[Dataset entries]
++++++++++

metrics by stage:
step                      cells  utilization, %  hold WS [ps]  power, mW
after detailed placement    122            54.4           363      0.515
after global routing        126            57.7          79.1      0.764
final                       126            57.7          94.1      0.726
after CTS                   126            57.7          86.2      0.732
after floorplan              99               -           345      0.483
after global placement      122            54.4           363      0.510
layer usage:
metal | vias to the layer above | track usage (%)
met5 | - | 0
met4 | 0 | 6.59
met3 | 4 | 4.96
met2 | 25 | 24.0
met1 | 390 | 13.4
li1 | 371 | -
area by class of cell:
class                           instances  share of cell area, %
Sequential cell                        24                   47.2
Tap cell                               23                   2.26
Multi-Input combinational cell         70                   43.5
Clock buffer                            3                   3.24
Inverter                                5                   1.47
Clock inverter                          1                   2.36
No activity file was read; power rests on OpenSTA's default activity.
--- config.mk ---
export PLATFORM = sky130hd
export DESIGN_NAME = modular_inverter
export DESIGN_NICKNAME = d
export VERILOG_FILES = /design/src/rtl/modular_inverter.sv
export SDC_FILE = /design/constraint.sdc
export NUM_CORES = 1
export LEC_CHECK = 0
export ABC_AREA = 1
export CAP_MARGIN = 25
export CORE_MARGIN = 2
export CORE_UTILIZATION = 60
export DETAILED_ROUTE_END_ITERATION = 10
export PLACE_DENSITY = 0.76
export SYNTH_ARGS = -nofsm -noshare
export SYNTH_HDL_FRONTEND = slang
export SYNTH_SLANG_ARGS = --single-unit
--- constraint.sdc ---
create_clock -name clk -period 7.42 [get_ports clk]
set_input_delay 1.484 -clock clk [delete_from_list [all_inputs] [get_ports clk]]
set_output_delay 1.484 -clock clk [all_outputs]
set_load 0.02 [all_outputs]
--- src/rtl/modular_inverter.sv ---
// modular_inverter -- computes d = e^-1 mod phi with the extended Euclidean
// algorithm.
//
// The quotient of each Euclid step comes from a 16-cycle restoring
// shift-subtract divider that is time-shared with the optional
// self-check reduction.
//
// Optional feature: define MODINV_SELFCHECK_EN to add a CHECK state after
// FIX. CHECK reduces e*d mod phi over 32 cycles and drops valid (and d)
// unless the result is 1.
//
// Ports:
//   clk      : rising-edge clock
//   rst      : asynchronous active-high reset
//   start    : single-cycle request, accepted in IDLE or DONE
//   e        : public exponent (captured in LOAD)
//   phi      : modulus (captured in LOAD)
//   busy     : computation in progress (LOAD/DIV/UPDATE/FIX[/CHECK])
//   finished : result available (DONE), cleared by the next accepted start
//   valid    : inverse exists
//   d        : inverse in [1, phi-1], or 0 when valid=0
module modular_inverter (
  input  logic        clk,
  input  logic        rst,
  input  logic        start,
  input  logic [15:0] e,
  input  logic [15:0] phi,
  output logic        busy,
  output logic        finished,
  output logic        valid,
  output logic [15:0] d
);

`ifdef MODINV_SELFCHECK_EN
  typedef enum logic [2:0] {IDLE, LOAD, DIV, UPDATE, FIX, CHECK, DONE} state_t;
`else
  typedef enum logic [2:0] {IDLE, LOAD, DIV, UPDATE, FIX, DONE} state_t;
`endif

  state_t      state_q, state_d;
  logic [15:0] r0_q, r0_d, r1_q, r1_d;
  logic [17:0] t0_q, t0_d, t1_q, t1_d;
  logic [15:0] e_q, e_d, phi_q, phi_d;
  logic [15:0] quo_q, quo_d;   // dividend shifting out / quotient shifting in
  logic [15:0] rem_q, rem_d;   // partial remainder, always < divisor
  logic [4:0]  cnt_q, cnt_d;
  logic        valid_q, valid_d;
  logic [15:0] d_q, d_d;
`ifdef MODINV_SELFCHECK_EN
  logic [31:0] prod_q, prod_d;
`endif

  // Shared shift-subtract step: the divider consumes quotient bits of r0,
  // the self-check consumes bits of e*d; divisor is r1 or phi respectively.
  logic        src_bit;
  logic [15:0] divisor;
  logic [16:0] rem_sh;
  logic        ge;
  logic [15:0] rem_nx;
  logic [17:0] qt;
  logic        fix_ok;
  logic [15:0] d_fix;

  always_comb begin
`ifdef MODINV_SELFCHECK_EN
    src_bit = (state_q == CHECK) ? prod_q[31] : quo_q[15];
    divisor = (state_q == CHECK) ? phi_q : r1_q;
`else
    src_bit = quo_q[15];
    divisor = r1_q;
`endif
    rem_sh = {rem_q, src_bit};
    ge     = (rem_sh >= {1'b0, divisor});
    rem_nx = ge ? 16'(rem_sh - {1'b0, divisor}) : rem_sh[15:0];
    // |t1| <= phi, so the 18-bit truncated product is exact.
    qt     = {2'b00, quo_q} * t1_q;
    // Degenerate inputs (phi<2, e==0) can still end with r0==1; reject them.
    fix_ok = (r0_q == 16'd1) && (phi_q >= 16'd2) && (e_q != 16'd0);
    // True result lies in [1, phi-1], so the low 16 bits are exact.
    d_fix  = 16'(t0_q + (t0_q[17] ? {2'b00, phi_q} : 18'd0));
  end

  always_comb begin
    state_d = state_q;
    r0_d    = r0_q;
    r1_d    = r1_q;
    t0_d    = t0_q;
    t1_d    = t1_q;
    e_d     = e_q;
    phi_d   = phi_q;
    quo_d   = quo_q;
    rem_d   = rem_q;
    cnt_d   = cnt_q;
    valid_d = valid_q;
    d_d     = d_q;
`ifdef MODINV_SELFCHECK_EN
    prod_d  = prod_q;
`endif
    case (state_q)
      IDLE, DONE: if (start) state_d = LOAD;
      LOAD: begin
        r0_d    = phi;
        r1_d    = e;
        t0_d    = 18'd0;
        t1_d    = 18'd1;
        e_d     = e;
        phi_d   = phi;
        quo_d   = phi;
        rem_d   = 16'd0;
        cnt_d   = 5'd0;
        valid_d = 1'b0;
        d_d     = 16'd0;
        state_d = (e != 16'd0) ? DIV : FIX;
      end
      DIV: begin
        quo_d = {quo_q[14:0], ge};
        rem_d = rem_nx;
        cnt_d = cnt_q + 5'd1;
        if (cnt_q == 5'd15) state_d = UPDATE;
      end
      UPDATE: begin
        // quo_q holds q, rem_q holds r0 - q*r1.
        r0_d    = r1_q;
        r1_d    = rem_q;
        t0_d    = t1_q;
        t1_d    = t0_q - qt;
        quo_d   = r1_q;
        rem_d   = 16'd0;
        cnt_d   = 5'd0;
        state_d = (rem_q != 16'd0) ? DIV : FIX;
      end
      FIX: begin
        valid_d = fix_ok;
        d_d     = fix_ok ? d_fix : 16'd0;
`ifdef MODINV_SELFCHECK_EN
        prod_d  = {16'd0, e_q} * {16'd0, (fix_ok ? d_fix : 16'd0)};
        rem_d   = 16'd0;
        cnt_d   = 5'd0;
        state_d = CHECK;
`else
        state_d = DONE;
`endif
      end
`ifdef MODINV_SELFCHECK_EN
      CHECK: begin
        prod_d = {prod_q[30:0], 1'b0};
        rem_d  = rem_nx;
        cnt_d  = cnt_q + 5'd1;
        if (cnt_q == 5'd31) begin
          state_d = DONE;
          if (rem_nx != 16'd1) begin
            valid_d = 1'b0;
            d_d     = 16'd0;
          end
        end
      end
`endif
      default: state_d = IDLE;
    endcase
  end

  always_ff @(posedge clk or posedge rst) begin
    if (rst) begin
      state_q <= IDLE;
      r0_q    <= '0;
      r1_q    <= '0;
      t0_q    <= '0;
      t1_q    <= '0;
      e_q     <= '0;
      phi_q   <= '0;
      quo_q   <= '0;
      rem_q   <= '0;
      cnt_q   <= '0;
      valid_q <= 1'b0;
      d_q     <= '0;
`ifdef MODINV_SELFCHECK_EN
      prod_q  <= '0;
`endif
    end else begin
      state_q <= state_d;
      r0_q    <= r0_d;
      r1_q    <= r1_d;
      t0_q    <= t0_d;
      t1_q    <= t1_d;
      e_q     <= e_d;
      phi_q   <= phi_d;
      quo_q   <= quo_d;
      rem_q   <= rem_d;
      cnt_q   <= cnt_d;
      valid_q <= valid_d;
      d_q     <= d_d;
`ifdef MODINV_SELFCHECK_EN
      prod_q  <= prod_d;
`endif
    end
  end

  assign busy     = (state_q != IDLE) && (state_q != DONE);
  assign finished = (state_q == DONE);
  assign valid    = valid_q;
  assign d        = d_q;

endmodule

++++++++++

## YOUR GOAL
Lines that hold the word "single" are the ones to copy from the entries above.

## TASK ANSWER
export SYNTH_SLANG_ARGS = --single-unit
//   start    : single-cycle request, accepted in IDLE or DONE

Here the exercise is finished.